Technological shifts and security implications

Operational Technology was being controlled by IT Technology, and upstream ERP systems drove factory planning and recipe information, and financial controllers, markets, operations, and a myriad of others wanted to visualize and consume data from these OT systems. Along came wireless handheld devices like Radio Data Terminals, and even industrial tablets, so the OT environment had become mobile as well.

While all of this was happening, manufacturers of these automation systems were extremely slow to certify their product on newer technologies as open source and commercial operating systems rapidly advanced on both full and delta release cycles. Users or consumers of the technology found themselves dealing with conflicting objectives; their systems were validated by regulators and licensed, thus making any change nearly impossible without re-validation. Manufacturers simply failed to keep up and certify their products on delta or new releases of the platform families they supported. Not surprisingly IT and OT support staff had to manage this dilemma, which pretty much meant that vulnerabilities went unpatched, and more and more relied on the fragile control of “air gaps,” ie., the physical separation, between the Enterprise and OT. It was idealistic but, in truth, a fallacy. The challenges were not just product integrity and critical control points, but safety systems as well. The first and most famous state-sponsored attack, Stuxnet, destroyed numerous centrifuges in Iran's Natanz uranium enrichment facility by causing them to burn themselves out by defeating centrifuge maximum RPM thresholds.

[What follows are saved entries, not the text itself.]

Source: an optimization exercise on an open RTL-to-GDS flow (aim: small area, a short achievable clock period and few clock cycles per item). Production flows keep margins and buffers that such runs may drop.
The RTL was checked by simulation tests, not by an equivalence proof against the original design.
Power and IR drop assume default switching activity.

<file path="design/flow/design.v">
module ltpf_seqmul #(
    parameter AW = 74,
    parameter BW = 37
) (
    input  wire               clk,
    input  wire               rst,
    input  wire               start,
    input  wire [AW-1:0]      a,
    input  wire [BW-1:0]      b,
    output reg                done,
    output reg  [AW+BW-1:0]   p
);
    reg [AW+BW-1:0] mcand;
    reg [BW-1:0]    mplier;
    reg [6:0]       count;
    reg             running;
    always @(posedge clk) begin
        if (rst) begin
            mcand   <= 0;
            mplier  <= 0;
            count   <= 0;
            running <= 1'b0;
            done    <= 1'b0;
            p       <= 0;
        end else begin
            done <= 1'b0;
            if (start) begin
                mcand   <= {{BW{1'b0}}, a};
                mplier  <= b;
                p       <= 0;
                count   <= 0;
                running <= 1'b1;
            end else if (running) begin
                if (mplier[0])
                    p <= p + mcand;
                mcand  <= mcand << 1;
                mplier <= mplier >> 1;
                count  <= count + 1'b1;
                if (count == BW - 1) begin
                    running <= 1'b0;
                    done    <= 1'b1;
                end
            end
        end
    end
endmodule
module ltpf_pitch_detect (
    input  wire               clk,
    input  wire               rst,
    input  wire               in_valid,
    input  wire signed [15:0] in_data,
    input  wire               start,
    input  wire               dt,
    output wire               ready,
    output wire               done,
    output reg                present,
    output reg         [6:0]  lag,
    output reg  signed [37:0] corr,
    output reg         [36:0] energy0,
    output reg         [36:0] energy_lag
);
    localparam Z6 = 178;
    localparam S_IDLE = 3'd0;
    localparam S_PRE  = 3'd1;
    localparam S_RUN  = 3'd2;
    localparam S_FIN  = 3'd3;
    localparam S_OUT  = 3'd4;
    localparam F_P1  = 3'd0;   
    localparam F_P2  = 3'd1;   
    localparam F_L   = 3'd2;   
    localparam F_R   = 3'd3;   
    localparam F_Q   = 3'd4;   
    localparam F_END = 3'd5;
    localparam F_CMP = 3'd6;
    localparam F_PK  = 3'd7;
    reg rst_r;
    always @(posedge clk)
        rst_r <= rst;
    reg       done_q;
    reg [2:0] state;
    reg [2:0] fstep;
    reg       fkick;
    assign ready = (state == S_IDLE) & ~rst_r;
    assign done  = done_q & ~rst_r;
    wire acc_s = in_valid & ready;
    wire acc_t = start & ready;
    reg        a_v;
    reg [15:0] a_d;
    reg [Z6*16-1:0] hist;
    reg       big;       
    reg [6:0] prev_lag;
    reg       g_run;     
    reg       g_e0;      
    reg [6:0] j;
    reg [6:0] i;
    reg [7:0] addr_a, addr_b;
    wire [6:0] n_m1 = big ? 7'd63 : 7'd47;
    reg               v1, e01, last1;
    reg        [6:0]  i1s;
    reg signed [15:0] xa, xb;
    reg               v2, e02, last2;
    reg        [6:0]  i2s;
    reg signed [31:0] prod_ab, prod_aa, prod_bb;
    reg  signed [37:0] e0_acc;
    reg  signed [37:0] r_acc;
    reg  signed [37:0] el_acc;
    wire signed [37:0] r_fin  = r_acc  + {{6{prod_ab[31]}}, prod_ab};
    wire signed [37:0] el_fin = el_acc + {{6{prod_bb[31]}}, prod_bb};
    reg                v3;
    reg         [6:0]  i3s;
    reg  signed [37:0] r3;
    reg         [36:0] el3;
    reg                v4;
    reg         [6:0]  i4s;
    reg  signed [37:0] r4;
    reg         [36:0] el4;
    reg  signed [46:0] c4;
    wire signed [8:0]  wgt = 9'sd194 - $signed({2'b00, i3s});
    wire [6:0] k0 = (prev_lag >= 7'd4)  ? prev_lag - 7'd4 : 7'd0;
    wire [6:0] k1 = (prev_lag >= 7'd93) ? 7'd97 : prev_lag + 7'd4;
    reg signed [46:0] best_c;
    reg        [6:0]  i1, i2;
    reg signed [37:0] r1, r2;
    reg        [36:0] el1, el2;
    reg [73:0]  p1, p2;
    reg [110:0] lhs, rhs;
    reg [119:0] lhs_k, rhs_k, ps_k, q_k;
    reg         pick_g;
    reg         pres_sel;
    wire pos1 = (r1 > 0);
    wire pos2 = (r2 > 0);
    wire signed [37:0] r_sel  = pick_g ? r1  : r2;
    wire        [36:0] el_sel = pick_g ? el1 : el2;
    wire        [6:0]  i_sel  = pick_g ? i1  : i2;
    wire        [73:0] p_sel  = pick_g ? p1  : p2;
    wire [36:0] r1_mag = r1[37] ? 37'd0 : r1[36:0];
    wire [36:0] r2_mag = r2[37] ? 37'd0 : r2[36:0];
    reg          mul_start;
    reg  [73:0]  mul_a;
    reg  [36:0]  mul_b;
    wire         mul_done;
    wire [110:0] mul_p;
    ltpf_seqmul #(.AW(74), .BW(37)) u_mul (
        .clk   (clk),
        .rst   (rst_r),
        .start (mul_start),
        .a     (mul_a),
        .b     (mul_b),
        .done  (mul_done),
        .p     (mul_p)
    );
    wire pipe_empty = ~g_run & ~v1 & ~v2 & ~v3 & ~v4;
    always @(posedge clk) begin
        if (rst_r) begin
            state      <= S_IDLE;
            fstep      <= F_P1;
            fkick      <= 1'b0;
            a_v        <= 1'b0;
            a_d        <= 16'd0;
            hist       <= 0;
            big        <= 1'b0;
            prev_lag   <= 0;
            g_run      <= 1'b0;
            g_e0       <= 1'b0;
            j          <= 0;
            i          <= 0;
            addr_a     <= 0;
            addr_b     <= 0;
            v1         <= 1'b0;
            e01        <= 1'b0;
            last1      <= 1'b0;
            i1s        <= 0;
            xa         <= 0;
            xb         <= 0;
            v2         <= 1'b0;
            e02        <= 1'b0;
            last2      <= 1'b0;
            i2s        <= 0;
            prod_ab    <= 0;
            prod_aa    <= 0;
            prod_bb    <= 0;
            e0_acc     <= 0;
            r_acc      <= 0;
            el_acc     <= 0;
            v3         <= 1'b0;
            i3s        <= 0;
            r3         <= 0;
            el3        <= 0;
            v4         <= 1'b0;
            i4s        <= 0;
            r4         <= 0;
            el4        <= 0;
            c4         <= 0;
            best_c     <= 0;
            i1         <= 0;
            i2         <= 0;
            r1         <= 0;
            r2         <= 0;
            el1        <= 0;
            el2        <= 0;
            p1         <= 0;
            p2         <= 0;
            lhs        <= 0;
            rhs        <= 0;
            lhs_k      <= 0;
            rhs_k      <= 0;
            ps_k       <= 0;
            q_k        <= 0;
            pick_g     <= 1'b0;
            pres_sel   <= 1'b0;
            mul_start  <= 1'b0;
            mul_a      <= 0;
            mul_b      <= 0;
            done_q     <= 1'b0;
            present    <= 1'b0;
            lag        <= 0;
            corr       <= 0;
            energy0    <= 0;
            energy_lag <= 0;
        end else begin
            done_q    <= 1'b0;
            mul_start <= 1'b0;
            a_v <= acc_s;
            if (acc_s)
                a_d <= in_data;
            if (a_v)
                hist <= {a_d, hist[Z6*16-1:16]};
            if (g_run) begin
                if (j == n_m1) begin
                    j <= 0;
                    if (g_e0) begin
                        g_e0   <= 1'b0;
                        i      <= 0;
                        addr_a <= 8'd178 - (big ? 8'd64 : 8'd48);
                        addr_b <= 8'd161 - (big ? 8'd64 : 8'd48);
                    end else if (i == 7'd97) begin
                        g_run <= 1'b0;
                    end else begin
                        i      <= i + 1'b1;
                        addr_a <= 8'd178 - (big ? 8'd64 : 8'd48);
                        addr_b <= 8'd161 - (big ? 8'd64 : 8'd48) - {1'b0, i} - 8'd1;
                    end
                end else begin
                    j      <= j + 1'b1;
                    addr_a <= addr_a + 8'd1;
                    addr_b <= addr_b + 8'd1;
                end
            end
            v1    <= g_run;
            e01   <= g_e0;
            last1 <= (j == n_m1);
            i1s   <= i;
            xa    <= hist[addr_a*16 +: 16];
            xb    <= hist[addr_b*16 +: 16];
            v2      <= v1;
            e02     <= e01;
            last2   <= last1;
            i2s     <= i1s;
            prod_ab <= xa * xb;
            prod_aa <= xa * xa;
            prod_bb <= xb * xb;
            v3 <= 1'b0;
            if (v2) begin
                if (e02) begin
                    e0_acc <= e0_acc + {{6{prod_aa[31]}}, prod_aa};
                end else if (last2) begin
                    r_acc  <= 0;
                    el_acc <= 0;
                    v3     <= 1'b1;
                    i3s    <= i2s;
                    r3     <= r_fin;
                    el3    <= el_fin[36:0];
                end else begin
                    r_acc  <= r_fin;
                    el_acc <= el_fin;
                end
            end
            v4 <= v3;
            if (v3) begin
                i4s <= i3s;
                r4  <= r3;
                el4 <= el3;
                c4  <= r3 * wgt;
            end
            if (v4) begin
                if (i4s == 0 || c4 > best_c) begin
                    best_c <= c4;
                    i1     <= i4s;
                    r1     <= r4;
                    el1    <= el4;
                end
                if (i4s >= k0 && i4s <= k1) begin
                    if (i4s == k0 || r4 > r2) begin
                        i2  <= i4s;
                        r2  <= r4;
                        el2 <= el4;
                    end
                end
            end
            case (state)
                S_IDLE: begin
                    if (acc_t) begin
                        big   <= dt;
                        state <= S_PRE;
                    end
                end
                S_PRE: begin
                    j      <= 0;
                    i      <= 0;
                    g_run  <= 1'b1;
                    g_e0   <= 1'b1;
                    addr_a <= 8'd178 - (big ? 8'd64 : 8'd48);
                    addr_b <= 8'd161 - (big ? 8'd64 : 8'd48);
                    e0_acc <= 0;
                    r_acc  <= 0;
                    el_acc <= 0;
                    state  <= S_RUN;
                end
                S_RUN: begin
                    if (pipe_empty) begin
                        fstep <= F_P1;
                        fkick <= 1'b1;
                        state <= S_FIN;
                    end
                end
                S_FIN: begin
                    if (fkick) begin
                        fkick     <= 1'b0;
                        mul_start <= 1'b1;
                        case (fstep)
                            F_P1: begin mul_a <= {37'd0, r1_mag}; mul_b <= r1_mag; end
                            F_P2: begin mul_a <= {37'd0, r2_mag}; mul_b <= r2_mag; end
                            F_L:  begin mul_a <= p2;              mul_b <= el1;    end
                            F_R:  begin mul_a <= p1;              mul_b <= el2;    end
                            default: begin mul_a <= {37'd0, e0_acc[36:0]}; mul_b <= el_sel; end
                        endcase
                    end else if (mul_done) begin
                        fkick <= 1'b1;
                        case (fstep)
                            F_P1: begin p1 <= mul_p[73:0]; fstep <= F_P2; end
                            F_P2: begin p2 <= mul_p[73:0]; fstep <= F_L;  end
                            F_L:  begin lhs <= mul_p;      fstep <= F_R;  end
                            F_R: begin
                                rhs   <= mul_p;
                                fstep <= F_END;
                                fkick <= 1'b0;
                            end
                            default: begin
                                ps_k  <= {46'd0, p_sel} * 120'd25;
                                q_k   <= {9'd0, mul_p} * 120'd9;
                                fstep <= F_CMP;
                                fkick <= 1'b0;
                            end
                        endcase
                    end else if (fstep == F_END) begin
                        lhs_k <= {9'd0, lhs} * 120'd400;
                        rhs_k <= {9'd0, rhs} * 120'd289;
                        fstep <= F_PK;
                    end else if (fstep == F_PK) begin
                        pick_g <= !pos2 || (pos1 && (lhs_k <= rhs_k));
                        fstep  <= F_Q;
                        fkick  <= 1'b1;
                    end else if (fstep == F_CMP) begin
                        pres_sel <= (r_sel > 0) && (ps_k > q_k);
                        state    <= S_OUT;
                    end
                end
                S_OUT: begin
                    prev_lag   <= i_sel;
                    present    <= pres_sel;
                    lag        <= i_sel + 7'd17;
                    corr       <= r_sel;
                    energy0    <= e0_acc[36:0];
                    energy_lag <= el_sel;
                    done_q     <= 1'b1;
                    state      <= S_IDLE;
                end
                default: state <= S_IDLE;
            endcase
        end
    end
endmodule
</file>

While turnstiles and swipe cards initially served as effective physical barriers to secure sensitive areas, the rapid evolution of technology has complicated their efficacy. The sophistication of integrated systems, especially with the rise of the Internet of Things (IoT), now generates vast quantities of real-time data. This complexity, paired with the logistical and financial impracticalities of on-site support—where waiting for an engineer to travel internationally for diagnostics and repairs is no longer viable—has pushed many organizations to adopt more agile, cloud-based solutions. Additionally, as Enterprise Resource Planning (ERP) systems migrated to the cloud and mobile devices began delivering personalized, real-time data, traditional physical security measures became inadequate. These developments led to a natural but critical shift in how organizations approach the security of their operational technologies.

As industrial systems became increasingly digitized, the traditional physical separation between Information Technology (IT) and Operational Technology (OT) networks—known as the air gap—transformed into a virtual concept. Advanced network technologies such as Virtual Local Area Networks (VLANs), Virtual Routing and Forwarding (VRF), and firewalls were implemented to create segmented and controlled network access. Additionally, Privilege Access Management tools utilizing jump box technology, alongside APIs, middleware, and message brokers like MQ, were integrated to enhance security protocols. However, these measures also coincided with increased risks from insiders equipped with portable devices like smartphones, tablets, and wearables featuring connectivity options such as Wi-Fi, Bluetooth, and NFC—all requiring USB connections for charging. This blend of convenience and connectivity presented new vulnerabilities, complicating the security landscape significantly.